Tuesday, October 25, 2011: 1:15 PM
Columbus Hall C-F (Hyatt Regency Chicago)
(ESP) Applied Health Economics, Services, and Policy Research

Candidate for the Lee B. Lusted Student Prize Competition

Bjorn Berg, BA1, Michael Murr, BS1, David Chermak, BS1, Jonathan Woodall, MS1, Michael Pignone, MD, MPH2 and Brian T. Denton, PhD1, (1)North Carolina State University, Raleigh, NC, (2)University of North Carolina at Chapel Hill, Chapel Hill, NC

Purpose: To measure the cost of no-shows and benefit of no-show interventions and overbooking for an outpatient endoscopy suite. 

Method: We used a discrete event simulation model based on an outpatient endoscopy suite at UNC Hospital in Chapel Hill, NC, to measure the effect of no-shows on expected net gain.  Expected net gain is defined as the difference in expected revenue based on CMS reimbursement rates and variable costs based on the sum of patient waiting time and provider and staff overtime. To build the model, we used a combination of historical time stamp data and time studies to estimate probability distributions for all parts of the endoscopy process including intake, procedure, and recovery times. No-show rates were estimated from historical attendance (18% on average). We used reported improvements in no-show rates from published intervention studies, such as phone reminders, and pre-assessment clinics, with relative reductions in no-show rates ranging from 34.5% to 75.5% to measure their associated effects on expected net gain.  In addition to no-show interventions, we evaluated the effectiveness of scheduling additional patients (overbooking) on the expected net gain. We compared interventions and overbooking to a perfect attendance scenario of n=24 patients (the reference scenario) on the basis of expected net gain. 

Result: The daily expected net gain with perfect attendance (reference scenario) is $4,433.32. The daily loss attributed to the base case no-show rate of 18% is $725.42 (16.36% of net gain).  This loss is sensitive to the no-show rate, ranging from $472.14 to $1,019.29 (10.65% to 22.99% of net gain) for no-show rates of 12% and 24%, respectively.  The daily loss relative to the reference scenario associated with implementing no-show interventions ranges from $166.61 to $463.09 (3.76% to 10.45% of net gain).  The overbooking policy of 37.5% additional patients resulted in no loss in expected net gain when compared to the reference scenario.  
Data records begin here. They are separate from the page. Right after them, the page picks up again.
## config.mk

```make
export PLATFORM = sky130hd
export DESIGN_NAME = tmr_byte_voter_unit_flat
export DESIGN_NICKNAME = d
export VERILOG_FILES = /design/src/hdl/tbv_pkg.sv /design/src/hdl/tbv_stream_if.sv /design/src/hdl/tmr_byte_voter_unit.sv /design/src/hdl/tbv_window.sv /design/src/hdl/tbv_vote.sv /design/src/flat_wrapper.sv
export SDC_FILE = /design/constraint.sdc
export NUM_CORES = 1
export LEC_CHECK = 0
export BUFFER_PORTS_ARGS = -buffer_cell sky130_fd_sc_hd__buf_2
export CORE_ASPECT_RATIO = 0.8
export CORE_MARGIN = 3
export CORE_UTILIZATION = 53
export CTS_BUF_LIST = sky130_fd_sc_hd__clkbuf_16
export DETAILED_ROUTE_END_ITERATION = 8
export GPL_TIMING_DRIVEN = 1
export MAX_ROUTING_LAYER = met4
export PLACE_DENSITY = 0.78
export SLEW_MARGIN = 5
export SYNTH_ARGS = -nofsm -noshare
export SYNTH_HDL_FRONTEND = slang
export SYNTH_HIERARCHICAL = 1
export SYNTH_SLANG_ARGS = --single-unit
```

## constraint.sdc

```tcl
create_clock -name clk -period 3.37 [get_ports clk]
set_input_delay 0.1685 -clock clk [delete_from_list [all_inputs] [get_ports clk]]
set_output_delay 0.1685 -clock clk [all_outputs]
set_load 0.02 [all_outputs]
```
$ cat config.mk
export PLATFORM = sky130hd
export DESIGN_NAME = ccr_sqrt
export DESIGN_NICKNAME = d
export VERILOG_FILES = /design/src/ccr_pkg.sv /design/src/ccr_sqrt.sv
export SDC_FILE = /design/constraint.sdc
export NUM_CORES = 2
export LEC_CHECK = 0
export ABC_CLOCK_PERIOD_IN_PS = 4380
export BUFFER_PORTS_ARGS = -buffer_cell sky130_fd_sc_hd__buf_2
export CORE_UTILIZATION = 55
export DETAILED_ROUTE_END_ITERATION = 8
export PLACE_DENSITY = 0.71
export SETUP_SLACK_MARGIN = 0.15
export SYNTH_ARGS = -nofsm -noshare
export SYNTH_HDL_FRONTEND = slang
export SYNTH_SLANG_ARGS = --single-unit
$ cat constraint.sdc
create_clock -name clk -period 4.38 [get_ports clk]
set_input_delay 0.438 -clock clk [delete_from_list [all_inputs] [get_ports clk]]
set_output_delay 0.438 -clock clk [all_outputs]
set_load 0.03 [all_outputs]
Conclusion: No-shows can significantly decrease the expected net gain of outpatient procedure centers.  Interventions such as phone reminders and pre-assessment clinics reduce the no-show rate; but can be costly, challenging to implement, and do not resolve the problem entirely.  Overbooking can help mitigate the impact of no-shows on a suite’s expected net gain and has a lower expected cost of implementation to the provider.